If you like to provision your resources with Terraform, you know how easy it is to replicate or share your code with others(Terraform has a lot more benefits) and then this article is you or anyone interested to learn.

Pre-requisite:

  • Understanding of Beanstalk, Terraform and Python
  • AWS CLI is configured, so terraform could provision to was
  • Create aws-elasticbeanstalk-ec2-role and attach AWSElasticBeanstalkWebTier, AWSElasticBeanstalkMulticontainerDocker, and AWSElasticBeanstalkWorkerTier AWS managed policies.

If you are in hurry and just want to access the code and test it. Here's the git repo link

Creating an App

Create your flask app in a virtual environment, name it application.py. By default, that's the name beanstalk looks for to deploy your app. Export your app dependencies (pip freeze > requirements) to a text file, I named it requirement.txt.
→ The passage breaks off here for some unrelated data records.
===== config.mk =====
export PLATFORM = sky130hd
export DESIGN_NAME = packed_yuv422_to_rgb
export DESIGN_NICKNAME = d
export VERILOG_FILES = /design/src/rtl/py2rgb_pkg.sv /design/src/rtl/py2rgb_chroma.sv /design/src/rtl/py2rgb_pixel.sv /design/src/rtl/packed_yuv422_to_rgb.sv
export SDC_FILE = /design/constraint.sdc
export NUM_CORES = 1
export LEC_CHECK = 0
export BUFFER_PORTS_ARGS = -buffer_cell sky130_fd_sc_hd__buf_2
export CORE_MARGIN = 8
export CORE_UTILIZATION = 25
export CTS_CLUSTER_SIZE = 10
export DETAILED_ROUTE_END_ITERATION = 8
export PLACE_DENSITY = 0.49
export RECOVER_POWER = 100
export SLEW_MARGIN = 20
export SYNTH_ARGS = -nofsm -noshare
export SYNTH_HDL_FRONTEND = slang
export SYNTH_SLANG_ARGS = --single-unit

===== constraint.sdc =====
create_clock -name clk -period 19.8 [get_ports clk]
set_input_delay 0.99 -clock clk [delete_from_list [all_inputs] [get_ports clk]]
set_output_delay 0.99 -clock clk [all_outputs]
set_load 0.05 [all_outputs]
Learn more on how to create a flask app

Now bundle these two files into a zip folder. DON'T create a folder, put the files in it, and then zip that folder. it will confuse beanstalk and your app may not work.

Building a Terraform template

First thing first, we need to tell Terraform the provider we want to use

terraform {
  required_providers {
    aws = {
      source  = "hashicorp/aws"
      version = "~> 3.27"
    }
  }

  required_version = ">= 0.14.9"
}

provider "aws" {
  profile = "default"
  region  = "us-east-1"
}

create an S3 bucket and upload the zip folder. If the app.zip folder is not in your working directory, you need to specify the path for the source then.

resource "aws_s3_bucket" "eb_bucket" {
    bucket = "eb-python-gsingh"
}
resource "aws_s3_bucket_object" "eb_bucket_obj" {
    bucket = aws_s3_bucket.eb_bucket.id
    key = "beanstalk/app.zip"
    source = "app.zip"  
}

it's time to create an app and environment for it. Application_version resource needs to be created as well as there is no way to specify the source code for the app environment (creating in the next block)

resource "aws_elastic_beanstalk_application" "eb_app" {
  name  = "eb-tf-app"
  description = "simple flask app"

}
resource "aws_elastic_beanstalk_application_version" "eb_app_ver" {
    bucket = aws_s3_bucket.eb_bucket.id
    key = aws_s3_bucket_object.eb_bucket_obj.id
    application = aws_elastic_beanstalk_application.eb_app.name
    name = "eb-tf-app-version-lable"

}

Let's create an environment for our app. The platform needs to be declared, for the python app, try to use the latest - 64bit Amazon Linux 2 v3.3.7 running Python 3.8.

The setting section is to configure the app environment as per your needs, learn more

An instance profile setting is required to create this template as it gives permissions to beanstalk to create ec2 instances and more.

resource "aws_elastic_beanstalk_environment" "tfenv" {

  name = "eb-tf-env"
  application = aws_elastic_beanstalk_application.eb_app.name
  solution_stack_name = "64bit Amazon Linux 2 v3.3.7 running Python 3.8"
  description = "environment for flask app"
  version_label = aws_elastic_beanstalk_application_version.eb_app_ver.name

  setting {
      namespace = "aws:autoscaling:launchconfiguration"
      name = "IamInstanceProfile"
      value = "aws-elasticbeanstalk-ec2-role"
  }

}

Now just deploy this Terraform and see its magic!

Mistakes and learnings

Naming the application.py something else*

A lot of times we ignore tiny details from the documentation and the next thing you know nothing is working. I had a similar experience by naming my app file differently. It is not that you can't, but then you will have to make configuration changes in the environment.

**Uploading a folder to S3 **

Terraform doesn't support a folder or multiple files uploading. A folder or files need to be zipped.

**Zipping the folder incorrectly for beanstalk **

I created a folder, put the files in, and then zip it. Beanstalk didn't like that. Beanstalk expects application files once it unzips the folder, but I had another folder. so it was causing to fail the app deployment.

Git upload issues

The entire project folder was too big to upload to GitHub. I had to create a .gitignore file and ignore big folders.

That's it for this article. I hope you found it informative and useful.